I welcome the planned establishment of a vehicle to deliver off-the-books funding for the construction of social housing. This has been a policy that Sinn Féin has articulated for several years and I am glad that the Government has listened, even if it pretended at the time that it was a fairy tale. It is also welcome that homelessness funding has been increased. Emergency accommodation is at full capacity and we need to invest in follow-up accommodation to ensure nobody will be in emergency accommodation for longer than an emergency period. The Government has lost all credibility in providing emergency accommodation which it has turned into long-term housing without the necessary standards. I ask the Minister to commit to meeting 90% of funding needed in the major urban areas experiencing the worst levels of homelessness. This was the case in Dublin previously, but as spending has had to rise in dealing with homelessness, the Government's contribution to the city has decreased in percentage terms. Funding for Traveller accommodation remains paltry and hopelessly inadequate. It is also unfortunate that the Minister for the Environment, Community and Local Government has not taken the opportunity to introduce measures to encourage the full draw down of this funding, which has been a major problem in the past. The funding promised for mortgage to rent schemes needs to be clarified and this initiative should be fast-tracked to enable families to start the process and protect themselves from homelessness.

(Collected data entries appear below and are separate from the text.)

## src/rtl/fseq_pkg.sv

```systemverilog
`timescale 1ns/1ps
package fseq_pkg;
    typedef enum logic [2:0] {
        OP_STEP   = 3'd0,
        OP_JUMP   = 3'd1,
        OP_CALL   = 3'd2,
        OP_RET    = 3'd3,
        OP_RETI   = 3'd4,
        OP_RETLIT = 3'd5
    } seq_op_e;
endpackage

```

## src/rtl/fseq_next_addr.sv

```systemverilog
`timescale 1ns/1ps
module fseq_next_addr #(
    parameter int ADDR_W   = 13,
    parameter int SMALL_AW = 12,
    parameter logic [ADDR_W-1:0] IRQ_VEC = 13'h0004
) (
    input  logic [ADDR_W-1:0] pc_q,
    input  logic              irq_i,
    input  logic [2:0]        op_i,
    input  logic [ADDR_W-1:0] target_i,
    input  logic              mem8k_i,
    input  logic [ADDR_W-1:0] top_val,
    output logic [ADDR_W-1:0] pc_d,
    output logic              push,
    output logic              pop,
    output logic [ADDR_W-1:0] push_val
);
    import fseq_pkg::*;

    localparam logic [ADDR_W-1:0] SMALL_MASK =
        {{(ADDR_W-SMALL_AW){1'b0}}, {SMALL_AW{1'b1}}};
    localparam logic [ADDR_W-1:0] ONE = 1;

    function automatic logic [ADDR_W-1:0] fold(input logic [ADDR_W-1:0] a,
                                               input logic big);
        return big ? a : (a & SMALL_MASK);
    endfunction

    logic [ADDR_W-1:0] seq_addr;

    always_comb begin
        seq_addr = fold(pc_q + ONE, mem8k_i);
        push     = 1'b0;
        pop      = 1'b0;
        push_val = seq_addr;
        pc_d     = seq_addr;
        if (irq_i) begin
            push = 1'b1;
            pc_d = IRQ_VEC;
        end else begin
            case (op_i)
                OP_JUMP: pc_d = fold(target_i, mem8k_i);
                OP_CALL: begin
                    push = 1'b1;
                    pc_d = fold(target_i, mem8k_i);
                end
                OP_RET, OP_RETI, OP_RETLIT: begin
                    pop  = 1'b1;
                    pc_d = fold(top_val, mem8k_i);
                end
                default: pc_d = seq_addr;
            endcase
        end
    end
endmodule

```

## src/rtl/fseq_ret_stack.sv

```systemverilog
`timescale 1ns/1ps
module fseq_ret_stack #(
    parameter int W     = 13,
    parameter int DEPTH = 8,
    localparam int PTR_W = $clog2(DEPTH),
    localparam int CNT_W = $clog2(DEPTH + 1)
) (
    input  logic             clk_i,
    input  logic             rst_ni,
    input  logic             push,
    input  logic             pop,
    input  logic [W-1:0]     push_val,
    output logic [W-1:0]     top_val,
    output logic [CNT_W-1:0] depth
);
    localparam logic [PTR_W-1:0] LAST_PTR = PTR_W'(DEPTH - 1);
    localparam logic [CNT_W-1:0] FULL     = CNT_W'(DEPTH);
    localparam logic [PTR_W-1:0] PTR_ONE  = 1;
    localparam logic [CNT_W-1:0] CNT_ONE  = 1;

    typedef struct packed {
        logic [DEPTH-1:0][W-1:0] slots;
        logic [PTR_W-1:0]        wr_ptr;
        logic [CNT_W-1:0]        cnt;
    } stk_t;

    stk_t stk_d, stk_q;
    logic [PTR_W-1:0] prev_ptr;

    always_comb begin
        prev_ptr = (stk_q.wr_ptr == '0) ? LAST_PTR : stk_q.wr_ptr - PTR_ONE;
        top_val  = stk_q.slots[prev_ptr];
        stk_d    = stk_q;
        if (push) begin
            stk_d.slots[stk_q.wr_ptr] = push_val;
            stk_d.wr_ptr = (stk_q.wr_ptr == LAST_PTR) ? '0 : stk_q.wr_ptr + PTR_ONE;
            if (stk_q.cnt != FULL) stk_d.cnt = stk_q.cnt + CNT_ONE;
        end else if (pop) begin
            stk_d.wr_ptr = prev_ptr;
            if (stk_q.cnt != '0) stk_d.cnt = stk_q.cnt - CNT_ONE;
        end
    end

    always_ff @(posedge clk_i or negedge rst_ni) begin
        if (!rst_ni) stk_q <= '0;
        else         stk_q <= stk_d;
    end

    assign depth = stk_q.cnt;
endmodule

```

## src/rtl/fetch_seq.sv

```systemverilog
`timescale 1ns/1ps
module fetch_seq #(
    parameter int ADDR_W   = 13,
    parameter int SMALL_AW = 12,
    parameter int DEPTH    = 8,
    parameter logic [ADDR_W-1:0] RESET_VEC = 13'h0000,
    parameter logic [ADDR_W-1:0] IRQ_VEC   = 13'h0004,
    localparam int CNT_W = $clog2(DEPTH + 1)
) (
    input  logic              clk_i,
    input  logic              rst_ni,
    input  logic              irq_i,
    input  logic [2:0]        op_i,
    input  logic [ADDR_W-1:0] target_i,
    input  logic              mem8k_i,
    output logic [ADDR_W-1:0] pc_o,
    output logic [CNT_W-1:0]  depth_o
);
    typedef struct packed {
        logic [ADDR_W-1:0] pc;
    } core_t;

    core_t             core_d, core_q;
    logic [ADDR_W-1:0] nxt_pc, top_val, push_val;
    logic              push, pop;

    fseq_next_addr #(
        .ADDR_W(ADDR_W), .SMALL_AW(SMALL_AW), .IRQ_VEC(IRQ_VEC)
    ) i_next (
        .pc_q(core_q.pc), .irq_i(irq_i), .op_i(op_i), .target_i(target_i),
        .mem8k_i(mem8k_i), .top_val(top_val), .pc_d(nxt_pc),
        .push(push), .pop(pop), .push_val(push_val)
    );

    fseq_ret_stack #(.W(ADDR_W), .DEPTH(DEPTH)) i_stack (
        .clk_i(clk_i), .rst_ni(rst_ni), .push(push), .pop(pop),
        .push_val(push_val), .top_val(top_val), .depth(depth_o)
    );

    always_comb begin
        core_d    = core_q;
        core_d.pc = nxt_pc;
    end

    always_ff @(posedge clk_i or negedge rst_ni) begin
        if (!rst_ni) core_q <= '{pc: RESET_VEC};
        else         core_q <= core_d;
    end

    assign pc_o = core_q.pc;
endmodule

```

I call on the Minister for Transport, Tourism and Sport to clarify the funding position of each CIE company and how he sees this aiding the future sustainability of these companies. After years of cuts we need an investment package which will get the companies, especially Irish Rail, on a surer footing. I also call on the Minister to meet representatives of the deferred members committee of the IASS. Recently he showed a lack of understanding of their exclusion from previous deliberations on the pension deficit in IASS companies. The previous Minister passed legislation to interfere with this process and undermine the terms and conditions for members of the IASS. This issue needs to be addressed immediately.

I want to raise a very disturbing issue. I have in my possession a letter from Wicklow County Council to RAS tenants which states that if they do not pay water charges, they will be in breach of and could jeopardise their tenancies. Is the Minister aware that local authorities are threatening RAS tenants with eviction if they do not pay water charges? New families are becoming homeless every week. RAS tenancies are already insecure owing to rent rises and repossessions without the council threatening to throw people out on the street if they do not pay this unfair charge. The Minister must respond because it is an absolute disgrace and makes a mockery of the claims that the Government wants to end the hardship imposed on the low-paid and the unemployed who will not be paying water charges simply because they cannot afford them.